##### INFORMATION SUPPLIED

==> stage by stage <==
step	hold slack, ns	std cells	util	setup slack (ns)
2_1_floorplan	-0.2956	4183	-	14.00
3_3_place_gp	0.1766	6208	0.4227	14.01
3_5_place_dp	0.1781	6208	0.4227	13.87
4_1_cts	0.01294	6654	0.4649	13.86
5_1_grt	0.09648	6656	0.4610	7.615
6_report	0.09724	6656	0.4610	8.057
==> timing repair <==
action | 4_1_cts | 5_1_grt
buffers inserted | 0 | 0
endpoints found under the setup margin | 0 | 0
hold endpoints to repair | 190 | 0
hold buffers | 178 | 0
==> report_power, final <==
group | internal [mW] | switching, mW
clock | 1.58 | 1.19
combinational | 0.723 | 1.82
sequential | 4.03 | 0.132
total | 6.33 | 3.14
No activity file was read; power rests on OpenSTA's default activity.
File: src/ordered_list_position_engine_assert.svh
// Assertion macros used by the top RTL file of the ordered list engine.
`ifndef ORDERED_LIST_POSITION_ENGINE_ASSERT_SVH
`define ORDERED_LIST_POSITION_ENGINE_ASSERT_SVH

// A property checked at every rising clock edge outside reset.
`define OLPE_ASSERT(lbl, prop, msg) \
  lbl: assert property (@(posedge clk_i) disable iff (!rst_ni) prop) else $error(msg);

// A consequent that must hold in the cycle after its antecedent.
`define OLPE_ASSERT_NEXT(lbl, ante, cons, msg) \
  `OLPE_ASSERT(lbl, (ante) |=> (cons), msg)

`endif

File: src/olpe_pkg.sv
package olpe_pkg;

  localparam int DEPTH       = 64;
  localparam int VAL_W       = 32;
  localparam int POS_W       = 8;
  localparam int OP_W        = 4;
  localparam int IDX_W       = $clog2(DEPTH);
  localparam int CNT_W       = $clog2(DEPTH + 1);
  localparam int CMP_W       = ((CNT_W > POS_W) ? CNT_W : POS_W) + 1;
  localparam int IN_TDATA_W  = ((VAL_W + POS_W + 7) / 8) * 8;
  localparam int OUT_TDATA_W = ((CNT_W + 2 + 7) / 8) * 8;

  typedef enum logic [OP_W-1:0] {
    OP_INS_FRONT = 4'd0,
    OP_INS_BACK  = 4'd1,
    OP_DEL_FRONT = 4'd2,
    OP_DEL_BACK  = 4'd3,
    OP_INS_POS   = 4'd4,
    OP_DEL_POS   = 4'd5,
    OP_INS_MID   = 4'd6,
    OP_DEL_MID   = 4'd7,
    OP_MID_FRONT = 4'd8,
    OP_MID_BACK  = 4'd9,
    OP_SEARCH    = 4'd10,
    OP_COUNT     = 4'd11
  } op_e;

  typedef enum logic [1:0] {
    MODE_HOLD,
    MODE_SHR,
    MODE_SHL
  } mode_e;

  typedef struct packed {
    mode_e              mode;
    logic [IDX_W-1:0]   lo;
    logic [IDX_W-1:0]   hi;
    logic [VAL_W-1:0]   ld_value;
  } shift_t;

  typedef struct packed {
    shift_t             shift;
    logic               upd;
    logic               cap;
    logic [VAL_W-1:0]   key;
    logic [CNT_W-1:0]   count;
  } cell_ctrl_t;

  typedef struct packed {
    logic [CNT_W-1:0]   count;
    logic               dropped;
    logic               search;
  } dec_res_t;

endpackage

File: src/olpe_cell.sv
module olpe_cell
  import olpe_pkg::*;
(
  input  logic              clk_i,
  input  logic [IDX_W-1:0]  idx_i,
  input  cell_ctrl_t        ctrl_i,
  input  logic [VAL_W-1:0]  left_i,
  input  logic [VAL_W-1:0]  right_i,
  output logic [VAL_W-1:0]  value_o,
  output logic              hit_o
);

  logic [VAL_W-1:0] value_q, value_d;
  logic             hit_q;

  always_comb begin
    value_d = value_q;
    case (ctrl_i.shift.mode)
      MODE_SHR: begin
        if (idx_i == ctrl_i.shift.lo) begin
          value_d = ctrl_i.shift.ld_value;
        end else if (idx_i > ctrl_i.shift.lo && idx_i <= ctrl_i.shift.hi) begin
          value_d = left_i;
        end
      end
      MODE_SHL: begin
        if (idx_i == ctrl_i.shift.hi) begin
          value_d = ctrl_i.shift.ld_value;
        end else if (idx_i >= ctrl_i.shift.lo && idx_i < ctrl_i.shift.hi) begin
          value_d = right_i;
        end
      end
      default: begin
        value_d = value_q;
      end
    endcase
  end

  always_ff @(posedge clk_i) begin
    if (ctrl_i.upd) begin
      value_q <= value_d;
    end
    if (ctrl_i.cap) begin
      hit_q <= (value_q == ctrl_i.key) && (CNT_W'(idx_i) < ctrl_i.count);
    end
  end

  assign value_o = value_q;
  assign hit_o   = hit_q;

endmodule
[src/ordered_list_position_engine_assert.svh]
// Assertion macros used by the top RTL file of the ordered list engine.
`ifndef ORDERED_LIST_POSITION_ENGINE_ASSERT_SVH
`define ORDERED_LIST_POSITION_ENGINE_ASSERT_SVH

// A property checked at every rising clock edge outside reset.
`define OLPE_ASSERT(lbl, prop, msg) \
  lbl: assert property (@(posedge clk_i) disable iff (!rst_ni) prop) else $error(msg);

// A consequent that must hold in the cycle after its antecedent.
`define OLPE_ASSERT_NEXT(lbl, ante, cons, msg) \
  `OLPE_ASSERT(lbl, (ante) |=> (cons), msg)

`endif

[src/olpe_pkg.sv]
package olpe_pkg;

  localparam int DEPTH       = 64;
  localparam int VAL_W       = 32;
  localparam int POS_W       = 8;
  localparam int OP_W        = 4;
  localparam int IDX_W       = $clog2(DEPTH);
  localparam int CNT_W       = $clog2(DEPTH + 1);
  localparam int CMP_W       = ((CNT_W > POS_W) ? CNT_W : POS_W) + 1;
  localparam int IN_TDATA_W  = ((VAL_W + POS_W + 7) / 8) * 8;
  localparam int OUT_TDATA_W = ((CNT_W + 2 + 7) / 8) * 8;

  typedef enum logic [OP_W-1:0] {
    OP_INS_FRONT = 4'd0,
    OP_INS_BACK  = 4'd1,
    OP_DEL_FRONT = 4'd2,
    OP_DEL_BACK  = 4'd3,
    OP_INS_POS   = 4'd4,
    OP_DEL_POS   = 4'd5,
    OP_INS_MID   = 4'd6,
    OP_DEL_MID   = 4'd7,
    OP_MID_FRONT = 4'd8,
    OP_MID_BACK  = 4'd9,
    OP_SEARCH    = 4'd10,
    OP_COUNT     = 4'd11
  } op_e;

  typedef enum logic [1:0] {
    MODE_HOLD,
    MODE_SHR,
    MODE_SHL
  } mode_e;

  typedef struct packed {
    mode_e              mode;
    logic [IDX_W-1:0]   lo;
    logic [IDX_W-1:0]   hi;
    logic [VAL_W-1:0]   ld_value;
  } shift_t;

  typedef struct packed {
    shift_t             shift;
    logic               upd;
    logic               cap;
    logic [VAL_W-1:0]   key;
    logic [CNT_W-1:0]   count;
  } cell_ctrl_t;

  typedef struct packed {
    logic [CNT_W-1:0]   count;
    logic               dropped;
    logic               search;
  } dec_res_t;

endpackage

[src/olpe_dec.sv]
module olpe_dec
  import olpe_pkg::*;
(
  input  op_e               op_i,
  input  logic [VAL_W-1:0]  value_i,
  input  logic [POS_W-1:0]  position_i,
  input  logic [CNT_W-1:0]  count_i,
  input  logic [VAL_W-1:0]  mid_value_i,
  output logic [IDX_W-1:0]  mid_idx_o,
  output shift_t            shift_o,
  output dec_res_t          res_o
);

  function automatic logic [CMP_W-1:0] pos_index(input logic [CMP_W-1:0] p,
                                                 input logic [CMP_W-1:0] n);
    logic [CMP_W-1:0] r;
    if (p <= CMP_W'(1)) begin
      r = '0;
    end else if (p > n) begin
      r = n;
    end else begin
      r = p - CMP_W'(1);
    end
    return r;
  endfunction

  logic [CMP_W-1:0] n, n_m1, mid, k_pos, k_mid, ins_k, rm_k, rm_raw;
  logic             full, nz, two;
  logic             ins_req, rm_req, mv_front, mv_back, search;

  always_comb begin
    n      = CMP_W'(count_i);
    n_m1   = n - CMP_W'(1);
    mid    = (n + CMP_W'(1)) >> 1;
    full   = n >= CMP_W'(DEPTH);
    nz     = n != '0;
    two    = n >= CMP_W'(2);
    k_pos  = pos_index(CMP_W'(position_i), n);
    k_mid  = pos_index(mid + CMP_W'(1), n);
    mid_idx_o = (mid == '0) ? '0 : IDX_W'(mid - CMP_W'(1));

    ins_req  = 1'b0;
    rm_req   = 1'b0;
    mv_front = 1'b0;
    mv_back  = 1'b0;
    search   = 1'b0;
    ins_k    = '0;
    rm_raw   = '0;

    unique case (op_i)
      OP_INS_FRONT: begin ins_req = 1'b1; ins_k = '0; end
      OP_INS_BACK:  begin ins_req = 1'b1; ins_k = n; end
      OP_DEL_FRONT: begin rm_req = 1'b1; rm_raw = '0; end
      OP_DEL_BACK:  begin rm_req = 1'b1; rm_raw = n_m1; end
      OP_INS_POS:   begin ins_req = 1'b1; ins_k = k_pos; end
      OP_DEL_POS:   begin rm_req = 1'b1; rm_raw = k_pos; end
      OP_INS_MID:   begin ins_req = 1'b1; ins_k = k_mid; end
      OP_DEL_MID:   begin rm_req = 1'b1; rm_raw = k_mid; end
      OP_MID_FRONT: mv_front = 1'b1;
      OP_MID_BACK:  mv_back = 1'b1;
      OP_SEARCH:    search = 1'b1;
      default:      search = 1'b0;
    endcase

    rm_k = (rm_raw >= n) ? n_m1 : rm_raw;

    shift_o.mode     = MODE_HOLD;
    shift_o.lo       = '0;
    shift_o.hi       = '0;
    shift_o.ld_value = value_i;
    res_o.count      = count_i;
    res_o.dropped    = 1'b0;
    res_o.search     = search;

    if (ins_req) begin
      if (full) begin
        res_o.dropped = 1'b1;
      end else begin
        shift_o.mode = MODE_SHR;
        shift_o.lo   = IDX_W'(ins_k);
        shift_o.hi   = IDX_W'(n);
        res_o.count  = CNT_W'(n + CMP_W'(1));
      end
    end
    if (rm_req && nz) begin
      shift_o.mode = MODE_SHL;
      shift_o.lo   = IDX_W'(rm_k);
      shift_o.hi   = IDX_W'(n_m1);
      res_o.count  = CNT_W'(n_m1);
    end
    if (mv_front && two) begin
      shift_o.mode     = MODE_SHR;
      shift_o.lo       = '0;
      shift_o.hi       = mid_idx_o;
      shift_o.ld_value = mid_value_i;
    end
    if (mv_back && two) begin
      shift_o.mode     = MODE_SHL;
      shift_o.lo       = mid_idx_o;
      shift_o.hi       = IDX_W'(n_m1);
      shift_o.ld_value = mid_value_i;
    end
  end

endmodule

[config.mk]
export PLATFORM = sky130hd
export DESIGN_NAME = olpe_dec
export DESIGN_NICKNAME = d
export VERILOG_FILES = /design/src/ordered_list_position_engine_assert.svh /design/src/olpe_pkg.sv /design/src/olpe_dec.sv
export SDC_FILE = /design/constraint.sdc
export NUM_CORES = 1
export LEC_CHECK = 0
export ABC_AREA = 1
export ABC_CLOCK_PERIOD_IN_PS = 6630
export BUFFER_PORTS_ARGS = -buffer_cell sky130_fd_sc_hd__buf_2
export CORE_MARGIN = 1
export CORE_UTILIZATION = 40
export DETAILED_ROUTE_END_ITERATION = 12
export PLACE_DENSITY_LB_ADDON = 0.15
export SLEW_MARGIN = 20
export SYNTH_ARGS = -nofsm -noshare
export SYNTH_HDL_FRONTEND = slang
export SYNTH_SLANG_ARGS = --single-unit
[constraint.sdc]
create_clock -name vclk -period 6.63
set_input_delay 1.326 -clock vclk [all_inputs]
set_output_delay 1.326 -clock vclk [all_outputs]
set_load 0.01 [all_outputs]
==> out/metrics.cfg <==
[cells_and_area]
nFillCells=676
clkbuf_count=0
seq_cell_count=0
final_cell_area_um2=4420
drive_gt1_share_pct=38.9
seq_area_um2=0
area_growth_pct=54.2
antenna_cells=0
nets=866

[worst_hold_path]
hold_path_depth=4
holdCritPathClass=in2out
hold_start=mid_value_i[2]

[global_route]
grtUsageTotal_pct=30.8
antenna_found_initial=0
grt_pass1_wl_um=18500
grt_pass1_vias=4033
grt.overflow.total=0
grt_max_degree=35

[synthesis]
synth_top_cell_by_area=nand2_1
yosys.cell_count.top_type=nand2_1
synth_area_per_cell_um2=5.01
yosys.area_share.adder_pct=11.8
synth-warning-count=0
synth_compound_area_share_pct=14.9
syn_area_um2=2870
synth_commonest_cells=nand2_1 (243), inv_1 (57), nand3_1 (44), nor2_1 (43), ha_1 (27)
synth_nets=682
yosysSeqAreaShare_pct=0
synth-xor-area-share_pct=3.05
synth_area_leaders=nand2_1 (32%), ha_1 (12%), nand3_1 (7.7%)
synth_top_area_share_pct=31.8
synth.distinct_cells=40
synthSimpleGateAreaFrac_pct=58.4
syn_inst=572
synthMuxAreaShare_pct=0
synth_top_family_by_area=simple AND/OR/NAND/NOR gates

[pwr]
powerDensity_nw_per_um2=76.7
ir_drop_v=0.0000326
leakagePower_nw=2.44

[floorplanning]
die_h_um=86.7
rows=30
die_w_um=86.7
dieArea_um2=7510
fp.coreArea_um2=6870
ios=144
initial_core_util_pct=41.7

[sta]
fmax_ghz=0.155
tightestPinTransition_ns=0.871
setup_violations=0
fin_crit_sh_pct=97.2
min_period_ns=6.44
fin_tns_setup_ns=0
slew-limit-headroom_pct=41.8
hold_viol=0
slew_viol_final=0

[place]
place_hpwl_um=9850
dpl-instance-area_um2=3960
portBuffers=144
gp_congestion=0.954

[routing]
routed_wl_um=12400
antenna_left=0
drt_pass1_iterations=6
wl_per_cell_um=14.6
via_per_inst=5.29
vias=4499
drc=0
drtIter0Drc=329

[cts]
cts_hold_buf=0

[setup_path]
worstSetupStartpointType=primary input
crit_slowest_cell=ha_1
criticalPathCategory=in2out
cp_max_fo=11
critPathLaunch=count_i[3]
required_ns=5.30
crit_path_end=shift_o[40]
crit_arrival_ns=5.12
max_stage_delay_ns=0.31
critPathCaptureType=output pin
cpMostUsedCell=nand2_1

[status]
status=finished, final reports clean

[run]
drv_cap=0

[how the worst min path moves through the flow]
stage | end
floorplan | shift_o[0]
global placement | shift_o[2]
detailed placement | shift_o[2]
CTS | shift_o[2]
global route | shift_o[2]
finish | shift_o[2]
[layout make-up]
class	count	area (µm²)	area share, %
multi-input cells	488	2880	65.1
repair buffers	198	1160	26.3
inverters	68	262	5.91
well taps	96	120	2.72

##########

**TASK GOAL**
Pull every line with the string "assign" from the data above.

**ANSWER SECTION**
  assign value_o = value_q;
  assign hit_o   = hit_q;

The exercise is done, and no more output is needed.